The molecular genetics of local adaptation

We study the genetics of neutral and non-neutral population differentiation in European Populus  species (poplars and aspens). We started with Populus tremula  because local populations of this species are close to random mating, which allows us to make efficient use of the tools of ‘population genomics’ to study the signature of local adaptation. Ongoing work is focused on the European portion of the species’ range and uses so-called genome scans for genes or markers that are more divergent between local populations than expected under neutrality, and genome scans for markers that exhibit greatly reduced genetic diversity in particular populations, indicative of recent ‘selective sweeps’. This work is greatly facilitated by emerging knowledge of variation in recombination rates across the Populus  genome; detecting departures from neutrality is easier in chromosomal regions with reduced recombination in these highly outcrossing species, because ‘genetic hitchhiking’ will extend over larger chromosomal distances there.
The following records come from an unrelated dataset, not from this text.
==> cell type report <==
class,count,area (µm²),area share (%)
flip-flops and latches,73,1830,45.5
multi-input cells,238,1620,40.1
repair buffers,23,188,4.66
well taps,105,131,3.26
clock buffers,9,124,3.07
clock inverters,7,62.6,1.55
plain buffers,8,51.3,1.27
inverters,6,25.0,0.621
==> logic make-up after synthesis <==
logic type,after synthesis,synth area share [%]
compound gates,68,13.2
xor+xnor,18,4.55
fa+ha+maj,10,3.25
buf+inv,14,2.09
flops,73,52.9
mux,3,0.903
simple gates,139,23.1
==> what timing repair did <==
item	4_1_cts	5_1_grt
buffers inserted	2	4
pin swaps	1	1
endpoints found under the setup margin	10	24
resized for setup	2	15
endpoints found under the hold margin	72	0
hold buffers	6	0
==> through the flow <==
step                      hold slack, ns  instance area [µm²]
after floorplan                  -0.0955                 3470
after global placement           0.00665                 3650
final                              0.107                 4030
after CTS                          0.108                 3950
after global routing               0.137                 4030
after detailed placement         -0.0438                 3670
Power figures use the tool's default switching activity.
## config.mk

```make
export PLATFORM = sky130hd
export DESIGN_NAME = spc_port
export DESIGN_NICKNAME = d
export VERILOG_FILES = /design/src/spc_pkg.sv /design/src/spc_sync.sv /design/src/spc_buf2.sv /design/src/spc_port.sv
export SDC_FILE = /design/constraint.sdc
export NUM_CORES = 1
export LEC_CHECK = 0
export BUFFER_PORTS_ARGS = -buffer_cell sky130_fd_sc_hd__clkbuf_2
export CAP_MARGIN = 10
export CORE_MARGIN = 2
export CORE_UTILIZATION = 30
export DETAILED_ROUTE_END_ITERATION = 8
export SYNTH_ARGS = -nofsm -noshare
export SYNTH_HDL_FRONTEND = slang
export SYNTH_SLANG_ARGS = --single-unit
```

## constraint.sdc

```tcl
create_clock -name mclk -period 3.45 [get_ports mclk]
set_input_delay 0.1725 -clock mclk [delete_from_list [all_inputs] [get_ports mclk]]
set_output_delay 0.1725 -clock mclk [all_outputs]
set_load 0.05 [all_outputs]
```

## src/spc_pkg.sv

```systemverilog
// Package of register addresses, field positions, reset values and types for the serial port.
package spc_pkg;
   // ----------------------------------------------------------------
   // Register addresses
   // ----------------------------------------------------------------
   localparam logic [7:0] ADDR_CFG = 8'h9A;
   localparam logic [7:0] ADDR_DAT = 8'h9B;
   localparam logic [7:0] ADDR_DIV = 8'h9D;
   localparam logic [7:0] ADDR_CTL = 8'hF8;
   // ----------------------------------------------------------------
   // Reset values
   // ----------------------------------------------------------------
   localparam logic [7:0] RST_CFG = 8'h07;
   localparam logic [7:0] RST_DIV = 8'h00;
   localparam logic [7:0] RST_CTL = 8'h06;
   // ----------------------------------------------------------------
   // Configuration field positions
   // ----------------------------------------------------------------
   localparam int CFG_BUSY   = 7;
   localparam int CFG_MASTER = 6;
   localparam int CFG_PHASE  = 5;
   localparam int CFG_POL    = 4;
   // ----------------------------------------------------------------
   // Control field positions
   // ----------------------------------------------------------------
   localparam int CTL_DONE   = 7;
   localparam int CTL_WRITE_COLLISION_FLAG   = 6;
   localparam int CTL_MODE_FAULT_FLAG   = 5;
   localparam int CTL_OVR    = 4;
   localparam int CTL_SSM_HI = 3;
   localparam int CTL_SSM_LO = 2;
   localparam int CTL_EN     = 0;
   // ----------------------------------------------------------------
   // Slave-select modes and timing
   // ----------------------------------------------------------------
   localparam logic [1:0] SSM_3WIRE = 2'h0;
   localparam logic [1:0] SSM_4WIRE = 2'h1;
   localparam logic [2:0] LAST_BIT  = 3'h7;
   localparam logic [3:0] LAST_HALF = 4'hF;
   localparam logic [1:0] DEGLITCH_CYC = 2'h2;
   typedef enum logic {MST_IDLE, MST_RUN} spc_mst_e;
endpackage : spc_pkg

```

## src/spc_sync.sv

```systemverilog
// Two flip-flop synchroniser for pin inputs.
`timescale 1ns/1ps
`default_nettype none
module spc_sync #(
   parameter int W = 1
) (
   input  wire logic         mclk,
   input  wire logic         rst_n,
   input  wire logic [W-1:0] pin_in,
   output logic      [W-1:0] sync_out
);
   logic [W-1:0] meta_q;

   always_ff @(posedge mclk) begin
      if (!rst_n) begin
         meta_q   <= '0;
         sync_out <= '0;
      end else begin
         meta_q   <= pin_in;
         sync_out <= meta_q;
      end
   end
endmodule : spc_sync
`default_nettype wire

```

## src/spc_buf2.sv

```systemverilog
// Two-entry buffer with valid and ready on both sides.
`timescale 1ns/1ps
`default_nettype none
module spc_buf2 (
   input  wire logic       mclk,
   input  wire logic       rst_n,
   input  wire logic       flush,
   input  wire logic [7:0] in_data,
   input  wire logic       in_valid,
   output logic            in_ready,
   output logic      [7:0] out_data,
   output logic            out_valid,
   input  wire logic       out_ready
);
   logic [7:0] mem_q [2];
   logic       wp_q;
   logic       rp_q;
   logic [1:0] cnt_q;
   logic       push;
   logic       pop;

   assign in_ready  = (cnt_q != 2'h2);
   assign out_valid = (cnt_q != 2'h0);
   assign out_data  = mem_q[rp_q];
   assign push      = in_valid & in_ready;
   assign pop       = out_valid & out_ready;

   always_ff @(posedge mclk) begin
      if (!rst_n || flush) begin
         wp_q  <= 1'b0;
         rp_q  <= 1'b0;
         cnt_q <= 2'h0;
      end else begin
         if (push) begin
            wp_q <= ~wp_q;
         end
         if (pop) begin
            rp_q <= ~rp_q;
         end
         cnt_q <= cnt_q + {1'b0, push} - {1'b0, pop};
      end
   end

   always_ff @(posedge mclk) begin
      if (!rst_n) begin
         mem_q[0] <= 8'h00;
         mem_q[1] <= 8'h00;
      end else if (push) begin
         mem_q[wp_q] <= in_data;
      end
   end
endmodule : spc_buf2
`default_nettype wire

```

## src/spc_port.sv

```systemverilog
// Serial port with configuration, control, clock-rate and data registers.
`timescale 1ns/1ps
`default_nettype none
module spc_port (
   input  wire logic       mclk,
   input  wire logic       rst_n,
   input  wire logic [7:0] sfr_addr,
   input  wire logic       sfr_wr,
   input  wire logic       sfr_rd,
   input  wire logic [7:0] sfr_wdata,
   output logic      [7:0] sfr_rdata,
   output logic            event_req,
   input  wire logic       sck_i,
   output logic            sck_o,
   output logic            sck_oe,
   input  wire logic       mosi_i,
   output logic            mosi_o,
   output logic            mosi_oe,
   input  wire logic       miso_i,
   output logic            miso_o,
   output logic            miso_oe,
   input  wire logic       slave_select_i,
   output logic            slave_select_o,
   output logic            slave_select_oe
);
   // ----------------------------------------------------------------
   // Register state and pin inputs
   // ----------------------------------------------------------------
   logic             master_enable_q, clock_phase_q, clock_polarity_q, port_enable_q;
   logic [1:0]       ssm_q;
   logic [7:0]       clock_divider_value_q;
   logic [3:0]       flag_q;
   logic [7:0]       tx_buf_q, tx_sh_q, rx_sh_q;
   logic             tx_buffer_empty_q, shift_reg_empty_q;
   spc_pkg::spc_mst_e mst_q;
   logic [7:0]       div_cnt_q;
   logic [3:0]       half_q;
   logic [2:0]       bit_cnt_q;
   logic             sck_p_q, sel_n_q, sel_p_q;
   logic [1:0]       glitch_q;
   logic [3:0]       pins_s;
   logic             sck_s, mosi_s, miso_s, nss_s;
   logic             mst_run, div_last, mst_start, mst_done, busy;
   logic             slv_act, lead, trail, samp, shft, slv_done, slv_load, sel;
   logic             wr_dat, wr_ctl, coll, mode_fault_flag_evt, ovr_evt, byte_done;
   logic             rx_ready, rx_valid, rx_pop, msamp_q, mdone_q;
   logic [7:0]       rx_data;

   spc_sync #(.W(4)) u_sync (
      .mclk     (mclk),
      .rst_n    (rst_n),
      .pin_in   ({sck_i, mosi_i, miso_i, !slave_select_i}),
      .sync_out (pins_s)
   );
   // Select travels inverted so that the synchroniser resets to the idle high level.
   assign {sck_s, mosi_s, miso_s} = pins_s[3:1];
   assign nss_s                   = !pins_s[0];

   // ----------------------------------------------------------------
   // Shared decode
   // ----------------------------------------------------------------
   assign wr_dat    = sfr_wr && (sfr_addr == spc_pkg::ADDR_DAT);
   assign wr_ctl    = sfr_wr && (sfr_addr == spc_pkg::ADDR_CTL);
   assign rx_pop    = sfr_rd && (sfr_addr == spc_pkg::ADDR_DAT);
   assign mst_run   = (mst_q == spc_pkg::MST_RUN);
   assign div_last  = mst_run && (div_cnt_q == clock_divider_value_q);
   assign mst_start = port_enable_q && master_enable_q && !mst_run && !tx_buffer_empty_q;
   assign mst_done  = div_last && (half_q == spc_pkg::LAST_HALF);
   assign sel       = !sel_n_q;
   assign slv_act   = port_enable_q && !master_enable_q &&
                      ((ssm_q != spc_pkg::SSM_4WIRE) || sel);
   assign lead      = (sck_s != clock_polarity_q) && (sck_p_q == clock_polarity_q);
   assign trail     = (sck_s == clock_polarity_q) && (sck_p_q != clock_polarity_q);
   assign samp      = slv_act && (clock_phase_q ? trail : lead);
   assign shft      = slv_act && (clock_phase_q ? lead : trail) && (bit_cnt_q != 3'h0);
   assign slv_done  = samp && (bit_cnt_q == spc_pkg::LAST_BIT);
   assign slv_load  = slv_act && !tx_buffer_empty_q && (shift_reg_empty_q || slv_done);
   assign busy      = mst_run || (slv_act && (bit_cnt_q != 3'h0));
   assign coll      = wr_dat && (!tx_buffer_empty_q || busy);
   assign mode_fault_flag_evt  = master_enable_q && sel && (ssm_q == spc_pkg::SSM_4WIRE);
   assign byte_done = mst_done || slv_done;
   assign ovr_evt   = slv_done && !rx_ready;
   assign event_req = |flag_q;

   // ----------------------------------------------------------------
   // Configuration, divider and control registers
   // ----------------------------------------------------------------
   always_ff @(posedge mclk) begin
      if (!rst_n) begin
         master_enable_q  <= spc_pkg::RST_CFG[spc_pkg::CFG_MASTER];
         clock_phase_q    <= spc_pkg::RST_CFG[spc_pkg::CFG_PHASE];
         clock_polarity_q <= spc_pkg::RST_CFG[spc_pkg::CFG_POL];
      end else if (mode_fault_flag_evt) begin
         master_enable_q <= 1'b0;
      end else if (sfr_wr && (sfr_addr == spc_pkg::ADDR_CFG)) begin
         master_enable_q  <= sfr_wdata[spc_pkg::CFG_MASTER];
         clock_phase_q    <= sfr_wdata[spc_pkg::CFG_PHASE];
         clock_polarity_q <= sfr_wdata[spc_pkg::CFG_POL];
      end
   end

   always_ff @(posedge mclk) begin
      if (!rst_n) begin
         clock_divider_value_q <= spc_pkg::RST_DIV;
      end else if (sfr_wr && (sfr_addr == spc_pkg::ADDR_DIV)) begin
         clock_divider_value_q <= sfr_wdata;
      end
   end

   always_ff @(posedge mclk) begin
      if (!rst_n) begin
         ssm_q         <= spc_pkg::RST_CTL[spc_pkg::CTL_SSM_HI:spc_pkg::CTL_SSM_LO];
         port_enable_q <= spc_pkg::RST_CTL[spc_pkg::CTL_EN];
      end else begin
         if (wr_ctl) begin
            ssm_q         <= sfr_wdata[spc_pkg::CTL_SSM_HI:spc_pkg::CTL_SSM_LO];
            port_enable_q <= sfr_wdata[spc_pkg::CTL_EN];
         end
         if (mode_fault_flag_evt) begin
            port_enable_q <= 1'b0;
         end
      end
   end

   // Event flags in order done, collision, fault, overrun; set beats clear.
   always_ff @(posedge mclk) begin
      if (!rst_n) begin
         flag_q <= spc_pkg::RST_CTL[spc_pkg::CTL_DONE:spc_pkg::CTL_OVR];
      end else begin
         flag_q <= {byte_done, coll, mode_fault_flag_evt, ovr_evt} |
                   (flag_q & ~({4{wr_ctl}} &
                   ~sfr_wdata[spc_pkg::CTL_DONE:spc_pkg::CTL_OVR]));
      end
   end

   // ----------------------------------------------------------------
   // Transmit buffer
   // ----------------------------------------------------------------
   always_ff @(posedge mclk) begin
      if (!rst_n) begin
         tx_buf_q          <= 8'h00;
         tx_buffer_empty_q <= spc_pkg::RST_CTL[1];
      end else if (wr_dat && !coll) begin
         tx_buf_q          <= sfr_wdata;
         tx_buffer_empty_q <= 1'b0;
      end else if (mst_start || slv_load) begin
         tx_buffer_empty_q <= 1'b1;
      end
   end

   // ----------------------------------------------------------------
   // Master sequencer and clock divider
   // ----------------------------------------------------------------
   always_ff @(posedge mclk) begin
      if (!rst_n) begin
         mst_q <= spc_pkg::MST_IDLE;
      end else begin
         case (mst_q)
            spc_pkg::MST_IDLE: begin
               if (mst_start) begin
                  mst_q <= spc_pkg::MST_RUN;
               end
            end
            spc_pkg::MST_RUN: begin
               if (mst_done || !port_enable_q || !master_enable_q) begin
                  mst_q <= spc_pkg::MST_IDLE;
               end
            end
            default: begin
               mst_q <= spc_pkg::MST_IDLE;
            end
         endcase
      end
   end

   always_ff @(posedge mclk) begin
      if (!rst_n || !mst_run) begin
         div_cnt_q <= 8'h00;
         half_q    <= 4'h0;
      end else if (div_last) begin
         div_cnt_q <= 8'h00;
         half_q    <= half_q + 4'h1;
      end else begin
         div_cnt_q <= div_cnt_q + 8'h01;
      end
   end

   // Master capture runs one cycle late so it sees the pin one cycle before the bit ends.
   always_ff @(posedge mclk) begin
      if (!rst_n) begin
         msamp_q <= 1'b0;
         mdone_q <= 1'b0;
      end else begin
         msamp_q <= div_last && half_q[0];
         mdone_q <= mst_done;
      end
   end

   // ----------------------------------------------------------------
   // Shift registers for both modes
   // ----------------------------------------------------------------
   always_ff @(posedge mclk) begin
      if (!rst_n) begin
         tx_sh_q <= 8'h00;
         rx_sh_q <= 8'h00;
      end else begin
         if (mst_start || slv_load) begin
            tx_sh_q <= tx_buf_q;
         end else if ((div_last && half_q[0]) || shft) begin
            tx_sh_q <= {tx_sh_q[6:0], 1'b0};
         end
         if (msamp_q) begin
            rx_sh_q <= {rx_sh_q[6:0], miso_s};
         end else if (samp) begin
            rx_sh_q <= {rx_sh_q[6:0], mosi_s};
         end
      end
   end

   // ----------------------------------------------------------------
   // Slave bit counter, select filter and shift-empty flag
   // ----------------------------------------------------------------
   always_ff @(posedge mclk) begin
      if (!rst_n) begin
         sck_p_q   <= 1'b0;
         bit_cnt_q <= 3'h0;
      end else begin
         sck_p_q <= sck_s;
         if (!slv_act || ((ssm_q == spc_pkg::SSM_4WIRE) && sel && !sel_p_q)) begin
            bit_cnt_q <= 3'h0;
         end else if (samp) begin
            bit_cnt_q <= bit_cnt_q + 3'h1;
         end
      end
   end

   always_ff @(posedge mclk) begin
      if (!rst_n) begin
         sel_n_q  <= 1'b1;
         sel_p_q  <= 1'b0;
         glitch_q <= 2'h0;
      end else begin
         sel_p_q <= sel;
         if (nss_s == sel_n_q) begin
            glitch_q <= 2'h0;
         end else if (glitch_q == spc_pkg::DEGLITCH_CYC - 2'h1) begin
            sel_n_q  <= nss_s;
            glitch_q <= 2'h0;
         end else begin
            glitch_q <= glitch_q + 2'h1;
         end
      end
   end

   always_ff @(posedge mclk) begin
      if (!rst_n || !slv_act) begin
         shift_reg_empty_q <= 1'b1;
      end else if (slv_load || (lead || trail)) begin
         shift_reg_empty_q <= slv_done && !slv_load;
      end
   end

   // ----------------------------------------------------------------
   // Receive buffer and register reads
   // ----------------------------------------------------------------
   spc_buf2 u_rxbuf (
      .mclk      (mclk),
      .rst_n     (rst_n),
      .flush     (!port_enable_q),
      .in_data   ({rx_sh_q[6:0], slv_done ? mosi_s : miso_s}),
      .in_valid  (slv_done || mdone_q),
      .in_ready  (rx_ready),
      .out_data  (rx_data),
      .out_valid (rx_valid),
      .out_ready (rx_pop)
   );

   always_ff @(posedge mclk) begin
      if (!rst_n) begin
         sfr_rdata <= 8'h00;
      end else if (sfr_rd) begin
         case (sfr_addr)
            spc_pkg::ADDR_CFG: sfr_rdata <= {busy, master_enable_q,
               clock_phase_q, clock_polarity_q, sel, nss_s,
               shift_reg_empty_q || master_enable_q,
               !rx_valid || master_enable_q};
            spc_pkg::ADDR_CTL: sfr_rdata <= {flag_q, ssm_q, tx_buffer_empty_q,
               port_enable_q};
            spc_pkg::ADDR_DIV: sfr_rdata <= clock_divider_value_q;
            spc_pkg::ADDR_DAT: sfr_rdata <= rx_data;
            default:           sfr_rdata <= 8'h00;
         endcase
      end
   end

   // ----------------------------------------------------------------
   // Pin drivers
   // ----------------------------------------------------------------
   assign sck_o  = clock_polarity_q ^
                   (mst_run && (clock_phase_q ? !half_q[0] : half_q[0]));
   assign sck_oe = port_enable_q && master_enable_q;
   assign mosi_o  = tx_sh_q[7];
   assign mosi_oe = port_enable_q && master_enable_q;
   assign miso_o  = tx_sh_q[7];
   assign miso_oe = slv_act;
   assign slave_select_o  = ssm_q[0];
   assign slave_select_oe = ssm_q[1];
endmodule : spc_port
`default_nettype wire

```

After elaboration in Yosys (flattened, before gate mapping):

Memories as Yosys holds them, arrays and structs flattened. A register that Yosys moved wholly into a read port is not among the register bits.
Index checks and enable logic that the tools add are counted.

* equal/unequal tests: 16
* bitwise logic cells: 14
* add/sub/neg operators: 6
* multiplexer cells: 23
* reductions and logical operators: 77

Operators by type and width (number)
* $eq 8x8->1 const B: 4
* $pmux 8 s4: 1
* $logic_and 1x1->1: 31
* $mux 8: 3
* $logic_or 1x1->1: 18
* $mux 1: 16
* $logic_not 1->1: 15
* $mux 7: 2
* $add 8x1->8 const B: 1
* $and 4x4->4: 2
* $eq 8x8->1: 1
* $not 4->4: 2
* $reduce_bool 2->1: 4
* $reduce_or 8->1: 1
* $not 1->1: 6
* $reduce_or 2->1: 3
* $add 4x1->4 const B: 1
* $eq 2x1->1 const B: 2
* $eq 4x4->1 const B: 1
* $or 4x4->4: 1
* $reduce_and 2->1: 2
* $reduce_or 4->1: 1
* $add 3x1->3 const B: 1
* $eq 1x1->1: 3
* other kinds (12): 14

* logic and storage cells: 165
* bits in registers: 86
* input port bits: 24
* memories kept: 1
* output and inout bits: 17
* RAM bits: 16

Memory list
* u_rxbuf.mem_q: words 2, bits a word 8, rd ports 1, clocked after memory_dff 1, write ports 2, line spc_buf2.sv:15 `logic [7:0] mem_q [2];`

Longest topological paths before layout:

Gate-level depths: netlist of the first run.

* depth after elaboration: 12
* depth in mapped cells: 10
* mapped depth without buffers: 8

Hierarchy:

From an unflattened synthesis of the first run, not the netlist that was laid out.

* cells, all modules: 463
* area total of the unflattened synthesis: 4620.7 µm²

By module, submodules not included
* spc_port: sequential area each 1481.4 µm², cells an instance 368, instances 1, area each 3474.6 µm²
* spc_buf2: sequential area each 580.6 µm², cells an instance 79, instances 1, area each 935.9 µm²
* spc_sync: sequential area each 160.2 µm², cells an instance 16, instances 1, area each 210.2 µm²

Worst setup path after synthesis of the first run:

Ideal clock, no wire load.

* path kind: reg-to-reg
* start: register ssm_q[1]
* end: memory u_rxbuf.mem_q[0][0], enable pin
* path slack: 823 ps
* required time: 3066 ps
* arrival time: 2243 ps
* buffers on the path: 1
* cell stages (with the launch flop): 7
* period minus slack after synthesis: 2627 ps
* setup time: 384 ps
* path through: dfxtp_1 -> and3b_1 -> clkbuf_2 -> nor4_4 -> o21a_2 -> inv_1 -> o21ai_0

RTL lines
* start, declared: line spc_port.sv:30 `logic [1:0] ssm_q;`
* start signal, assigned: line spc_port.sv:112 `ssm_q <= spc_pkg::RST_CTL[spc_pkg::CTL_SSM_HI:spc_pkg::CTL_SSM_LO];`
* start signal, assigned: line spc_port.sv:116 `ssm_q <= sfr_wdata[spc_pkg::CTL_SSM_HI:spc_pkg::CTL_SSM_LO];`
* end, declared: line spc_buf2.sv:15

Final worst setup path of the first run:

* start: register clock_polarity_q
* end: register tx_sh_q[4]

* longest elaborated chain between the ends: 9
* elaborated cells between the ends (all ways): 18
* classes of those cells: 4 x eq/ne; 3 x mux; 11 x reduce/logical

Ends and longest elaborated chain
* start, declared: line spc_port.sv:29 `logic master_enable_q, clock_phase_q, clock_polarity_q, port_enable_q;`
* start signal, assigned: line spc_port.sv:92 `clock_polarity_q <= spc_pkg::RST_CFG[spc_pkg::CFG_POL];`
* start signal, assigned: line spc_port.sv:98 `clock_polarity_q <= sfr_wdata[spc_pkg::CFG_POL];`
* $ne 1x1->1, or another cell as far along: line spc_port.sv:72 `assign lead = (sck_s != clock_polarity_q) && (sck_p_q == clock_polarity_q);`
* $logic_and 1x1->1 (on tied branches): line spc_port.sv:72, spc_port.sv:73
* $mux 1: line spc_port.sv:74 `assign samp = slv_act && (clock_phase_q ? trail : lead);`
* $logic_and 1x1->1: line spc_port.sv:74
* $logic_and 1x1->1: line spc_port.sv:76 `assign slv_done = samp && (bit_cnt_q == spc_pkg::LAST_BIT);`
* $logic_or 1x1->1: line spc_port.sv:77 `assign slv_load = slv_act && !tx_buffer_empty_q && (shift_reg_empty_q || slv_done);`
* $logic_and 1x1->1: line spc_port.sv:77
* $logic_or 1x1->1: line spc_port.sv:207 `if (mst_start || slv_load) begin`
* $mux 8 / $reduce_bool 2->1 (equally long branches)
* end signal, assigned: line spc_port.sv:208 `tx_sh_q <= tx_buf_q;`
* end signal, assigned: line spc_port.sv:210 `tx_sh_q <= {tx_sh_q[6:0], 1'b0};`
* end, declared: line spc_port.sv:33 `logic [7:0] tx_buf_q, tx_sh_q, rx_sh_q;`

Several ways; a longest one is shown, not always the timed one.
A chain may end at the register's enable or synchronous reset.

==> results of run 1 <==
-- final timing paths --
path              slack (ns)            endpoint  cells after the start        startpoint
setup / recovery        0.94          tx_sh_q[4]                      8  clock_polarity_q
setup reg to reg        0.94          tx_sh_q[4]                      8  clock_polarity_q
hold reg to reg         0.43  u_sync.sync_out[0]                      1  u_sync.meta_q[0]
hold / removal          0.02    u_sync.meta_q[3]                      2             sck_i
-- power groups by stage --
| stage | sequential, mW | clock, mW | combinational [mW] |
|---|---|---|---|
| 2_1_floorplan | 1.27 | 0 | 0.0442 |
| 3_5_place_dp | 1.27 | 0 | 0.0827 |
| 4_1_cts | 1.24 | 0.978 | 0.0838 |
| 5_1_grt | 1.24 | 1.03 | 0.0920 |
| 6_report | 1.24 | 0.958 | 0.0840 |
| 3_3_place_gp | 1.27 | 0 | 0.0820 |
Understanding the genetic basis of local adaptation is crucial for assessing the conditions under which long-lived organisms such as trees will be likely to adapt successfully in situ  to the expected rate of climate change. From a pragmatic point of view, it is important to indentify genome regions that depart from neutrality, because many applications in conservation biology require "neutral" genetic markers.

Microevolution and speciation in terrestrial islands

Studies of organisms in ‘terrestrial islands’ can improve our understanding of two unresolved issues in evolutionary genetics: the likely long-term effects of habitat fragmentation, which is a topic of great current conservation concern world-wide, and the genetic underpinnings of continental species radiations in island-like terrestrial habitats. We have started to address these issues in plant species of the neotropical adaptive radiation Bromeliaceae (the pineapple family; bromeliads) adapted to isolated `inselberg` rock outcrops in the Atlantic Rainforest biodiversity hotspot of Brazil. I collaborate on these topics with two postdoctoral researchers associated with my lab, Thelma Barbará and Clarisse Palma-Silva. Our ongoing research on these topics benefits greatly from collaboration with several research groups in Brazil. Recent research in our group has shown that bat-pollinated bromeliad species of the genus Alcantarea  adapted to inselbergs in the Atlantic Rainforest resemble species distributed on oceanic islands with respect to their patterns of variability and gene flow. Thus, inselbergs not only facilitate research on the genetic consequences of long-term fragmentation in terrestrial island habitats, but also on the evolutionary forces that drive speciation in such island-like environments. Our neutral genetic marker studies also indicate that populations and species in this group vary greatly in mating systems and reproductive strategies (inbreeding vs. outcrossing; asexual vs. sexual reproduction; pollination by bats vs. insects), and flexible mating systems appear to have contributed to the ability of these species to colonise isolated inselberg rock outcrops. Future work will make use of these "replicated experiments of nature" seen on different inselbergs. Collaborative projects will focus (among other topics) on the ecology, genetics, and evolution of reproductive isolation between sympatric colour morphs of the bat-pollinated inselberg species Alcantarea imperialis, and on the role of variation in mating systems (selfing vs. outcrossing) in maintaining reproductive isolation among inselberg-adapted species of the bromeliad genus Pitcairnia.